WORK ORDER: When you retype the data, keep every line exactly as it appears.

-------- DATA FOR THIS EXERCISE --------

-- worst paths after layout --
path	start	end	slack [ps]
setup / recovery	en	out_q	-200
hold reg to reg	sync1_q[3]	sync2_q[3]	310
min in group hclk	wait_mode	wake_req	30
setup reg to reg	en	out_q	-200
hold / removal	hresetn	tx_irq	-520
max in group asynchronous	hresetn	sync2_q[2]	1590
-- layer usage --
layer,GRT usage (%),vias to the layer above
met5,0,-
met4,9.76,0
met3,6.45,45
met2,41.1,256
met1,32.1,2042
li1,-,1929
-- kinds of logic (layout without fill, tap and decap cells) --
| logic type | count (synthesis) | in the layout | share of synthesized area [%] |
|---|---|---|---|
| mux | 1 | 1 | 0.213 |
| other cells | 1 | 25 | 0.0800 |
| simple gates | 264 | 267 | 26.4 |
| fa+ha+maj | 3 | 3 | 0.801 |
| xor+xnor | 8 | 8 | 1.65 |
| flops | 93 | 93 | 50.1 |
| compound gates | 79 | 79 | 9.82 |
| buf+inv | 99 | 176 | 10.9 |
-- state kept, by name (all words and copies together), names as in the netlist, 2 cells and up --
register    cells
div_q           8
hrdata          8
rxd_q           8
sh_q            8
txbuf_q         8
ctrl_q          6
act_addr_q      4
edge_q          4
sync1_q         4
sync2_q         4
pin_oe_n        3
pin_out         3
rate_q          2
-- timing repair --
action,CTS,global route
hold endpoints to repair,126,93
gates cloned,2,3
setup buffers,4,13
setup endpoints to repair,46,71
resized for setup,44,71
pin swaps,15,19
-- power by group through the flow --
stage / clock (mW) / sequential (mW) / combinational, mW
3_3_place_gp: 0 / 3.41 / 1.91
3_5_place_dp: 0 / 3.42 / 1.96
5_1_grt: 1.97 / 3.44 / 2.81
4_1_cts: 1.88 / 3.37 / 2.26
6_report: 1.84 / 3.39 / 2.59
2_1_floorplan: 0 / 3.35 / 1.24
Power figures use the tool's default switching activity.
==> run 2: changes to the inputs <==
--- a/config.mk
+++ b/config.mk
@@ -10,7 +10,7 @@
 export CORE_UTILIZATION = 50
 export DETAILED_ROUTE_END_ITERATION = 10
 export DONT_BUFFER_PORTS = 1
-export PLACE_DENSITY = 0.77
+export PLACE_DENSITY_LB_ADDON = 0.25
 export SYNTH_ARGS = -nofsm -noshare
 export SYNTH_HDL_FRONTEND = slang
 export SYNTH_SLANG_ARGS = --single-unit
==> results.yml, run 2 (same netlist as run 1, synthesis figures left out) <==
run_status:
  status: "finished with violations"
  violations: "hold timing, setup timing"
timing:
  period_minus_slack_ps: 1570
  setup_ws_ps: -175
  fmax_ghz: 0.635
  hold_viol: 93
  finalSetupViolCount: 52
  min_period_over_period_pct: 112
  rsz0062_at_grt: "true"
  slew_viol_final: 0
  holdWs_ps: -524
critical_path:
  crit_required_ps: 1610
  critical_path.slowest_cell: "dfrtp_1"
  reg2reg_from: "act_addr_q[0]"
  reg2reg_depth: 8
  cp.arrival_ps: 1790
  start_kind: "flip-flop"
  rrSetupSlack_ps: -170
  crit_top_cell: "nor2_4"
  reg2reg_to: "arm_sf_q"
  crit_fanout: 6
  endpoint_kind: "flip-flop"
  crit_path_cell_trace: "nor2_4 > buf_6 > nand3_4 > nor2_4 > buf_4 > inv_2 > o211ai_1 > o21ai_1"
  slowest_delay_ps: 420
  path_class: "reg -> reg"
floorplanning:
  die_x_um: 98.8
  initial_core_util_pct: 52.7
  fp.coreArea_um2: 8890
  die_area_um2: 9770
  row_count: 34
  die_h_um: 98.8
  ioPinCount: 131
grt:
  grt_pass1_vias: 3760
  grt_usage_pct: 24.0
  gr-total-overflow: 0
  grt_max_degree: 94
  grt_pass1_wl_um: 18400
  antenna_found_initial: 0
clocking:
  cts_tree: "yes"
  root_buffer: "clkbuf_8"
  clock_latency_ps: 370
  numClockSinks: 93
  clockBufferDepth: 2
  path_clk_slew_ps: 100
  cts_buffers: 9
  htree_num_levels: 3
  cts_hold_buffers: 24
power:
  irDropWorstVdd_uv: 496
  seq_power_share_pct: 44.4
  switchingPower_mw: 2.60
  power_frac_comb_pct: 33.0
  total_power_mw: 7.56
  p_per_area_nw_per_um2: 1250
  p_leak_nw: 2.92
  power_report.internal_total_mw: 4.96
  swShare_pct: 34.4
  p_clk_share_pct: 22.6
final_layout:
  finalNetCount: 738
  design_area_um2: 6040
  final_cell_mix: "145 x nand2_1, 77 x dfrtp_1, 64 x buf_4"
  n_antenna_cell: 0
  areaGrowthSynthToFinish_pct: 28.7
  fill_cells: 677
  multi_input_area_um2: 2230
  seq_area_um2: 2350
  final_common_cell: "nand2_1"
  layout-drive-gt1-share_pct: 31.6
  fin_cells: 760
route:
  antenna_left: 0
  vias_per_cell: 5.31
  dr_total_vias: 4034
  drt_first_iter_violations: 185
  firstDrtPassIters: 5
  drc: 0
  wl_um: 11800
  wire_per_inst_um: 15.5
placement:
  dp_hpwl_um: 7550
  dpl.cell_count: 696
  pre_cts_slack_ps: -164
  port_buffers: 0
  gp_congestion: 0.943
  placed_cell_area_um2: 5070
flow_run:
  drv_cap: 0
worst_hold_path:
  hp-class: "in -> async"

--------

EXERCISE RESPONSE:
-- worst paths after layout --
path	start	end	slack [ps]
setup / recovery	en	out_q	-200
hold reg to reg	sync1_q[3]	sync2_q[3]	310
min in group hclk	wait_mode	wake_req	30
setup reg to reg	en	out_q	-200
hold / removal	hresetn	tx_irq	-520
max in group asynchronous	hresetn	sync2_q[2]	1590
-- layer usage --
layer,GRT usage (%),vias to the layer above
met5,0,-
met4,9.76,0
met3,6.45,45
met2,41.1,256
met1,32.1,2042
li1,-,1929
-- kinds of logic (layout without fill, tap and decap cells) --
| logic type | count (synthesis) | in the layout | share of synthesized area [%] |
|---|---|---|---|
| mux | 1 | 1 | 0.213 |
| other cells | 1 | 25 | 0.0800 |
| simple gates | 264 | 267 | 26.4 |
| fa+ha+maj | 3 | 3 | 0.801 |
| xor+xnor | 8 | 8 | 1.65 |
| flops | 93 | 93 | 50.1 |
| compound gates | 79 | 79 | 9.82 |
| buf+inv | 99 | 176 | 10.9 |
-- state kept, by name (all words and copies together), names as in the netlist, 2 cells and up --
register    cells
div_q           8
hrdata          8
rxd_q           8
sh_q            8
txbuf_q         8
ctrl_q          6
act_addr_q      4
edge_q          4
sync1_q         4
sync2_q         4
pin_oe_n        3
pin_out         3
rate_q          2
-- timing repair --
action,CTS,global route
hold endpoints to repair,126,93
gates cloned,2,3
setup buffers,4,13
setup endpoints to repair,46,71
resized for setup,44,71
pin swaps,15,19
-- power by group through the flow --
stage / clock (mW) / sequential (mW) / combinational, mW
3_3_place_gp: 0 / 3.41 / 1.91
3_5_place_dp: 0 / 3.42 / 1.96
5_1_grt: 1.97 / 3.44 / 2.81
4_1_cts: 1.88 / 3.37 / 2.26
6_report: 1.84 / 3.39 / 2.59
2_1_floorplan: 0 / 3.35 / 1.24
Power figures use the tool's default switching activity.
==> run 2: changes to the inputs <==
--- a/config.mk
+++ b/config.mk
@@ -10,7 +10,7 @@
 export CORE_UTILIZATION = 50
 export DETAILED_ROUTE_END_ITERATION = 10
 export DONT_BUFFER_PORTS = 1
-export PLACE_DENSITY = 0.77
+export PLACE_DENSITY_LB_ADDON = 0.25
 export SYNTH_ARGS = -nofsm -noshare
 export SYNTH_HDL_FRONTEND = slang
 export SYNTH_SLANG_ARGS = --single-unit
==> results.yml, run 2 (same netlist as run 1, synthesis figures left out) <==
run_status:
  status: "finished with violations"
  violations: "hold timing, setup timing"
timing:
  period_minus_slack_ps: 1570
  setup_ws_ps: -175
  fmax_ghz: 0.635
  hold_viol: 93
  finalSetupViolCount: 52
  min_period_over_period_pct: 112
  rsz0062_at_grt: "true"
  slew_viol_final: 0
  holdWs_ps: -524
critical_path:
  crit_required_ps: 1610
  critical_path.slowest_cell: "dfrtp_1"
  reg2reg_from: "act_addr_q[0]"
  reg2reg_depth: 8
  cp.arrival_ps: 1790
  start_kind: "flip-flop"
  rrSetupSlack_ps: -170
  crit_top_cell: "nor2_4"
  reg2reg_to: "arm_sf_q"
  crit_fanout: 6
  endpoint_kind: "flip-flop"
  crit_path_cell_trace: "nor2_4 > buf_6 > nand3_4 > nor2_4 > buf_4 > inv_2 > o211ai_1 > o21ai_1"
  slowest_delay_ps: 420
  path_class: "reg -> reg"
floorplanning:
  die_x_um: 98.8
  initial_core_util_pct: 52.7
  fp.coreArea_um2: 8890
  die_area_um2: 9770
  row_count: 34
  die_h_um: 98.8
  ioPinCount: 131
grt:
  grt_pass1_vias: 3760
  grt_usage_pct: 24.0
  gr-total-overflow: 0
  grt_max_degree: 94
  grt_pass1_wl_um: 18400
  antenna_found_initial: 0
clocking:
  cts_tree: "yes"
  root_buffer: "clkbuf_8"
  clock_latency_ps: 370
  numClockSinks: 93
  clockBufferDepth: 2
  path_clk_slew_ps: 100
  cts_buffers: 9
  htree_num_levels: 3
  cts_hold_buffers: 24
power:
  irDropWorstVdd_uv: 496
  seq_power_share_pct: 44.4
  switchingPower_mw: 2.60
  power_frac_comb_pct: 33.0
  total_power_mw: 7.56
  p_per_area_nw_per_um2: 1250
  p_leak_nw: 2.92
  power_report.internal_total_mw: 4.96
  swShare_pct: 34.4
  p_clk_share_pct: 22.6
final_layout:
  finalNetCount: 738
  design_area_um2: 6040
  final_cell_mix: "145 x nand2_1, 77 x dfrtp_1, 64 x buf_4"
  n_antenna_cell: 0
  areaGrowthSynthToFinish_pct: 28.7
  fill_cells: 677
  multi_input_area_um2: 2230
  seq_area_um2: 2350
  final_common_cell: "nand2_1"
  layout-drive-gt1-share_pct: 31.6
  fin_cells: 760
route:
  antenna_left: 0
  vias_per_cell: 5.31
  dr_total_vias: 4034
  drt_first_iter_violations: 185
  firstDrtPassIters: 5
  drc: 0
  wl_um: 11800
  wire_per_inst_um: 15.5
placement:
  dp_hpwl_um: 7550
  dpl.cell_count: 696
  pre_cts_slack_ps: -164
  port_buffers: 0
  gp_congestion: 0.943
  placed_cell_area_um2: 5070
flow_run:
  drv_cap: 0
worst_hold_path:
  hp-class: "in -> async"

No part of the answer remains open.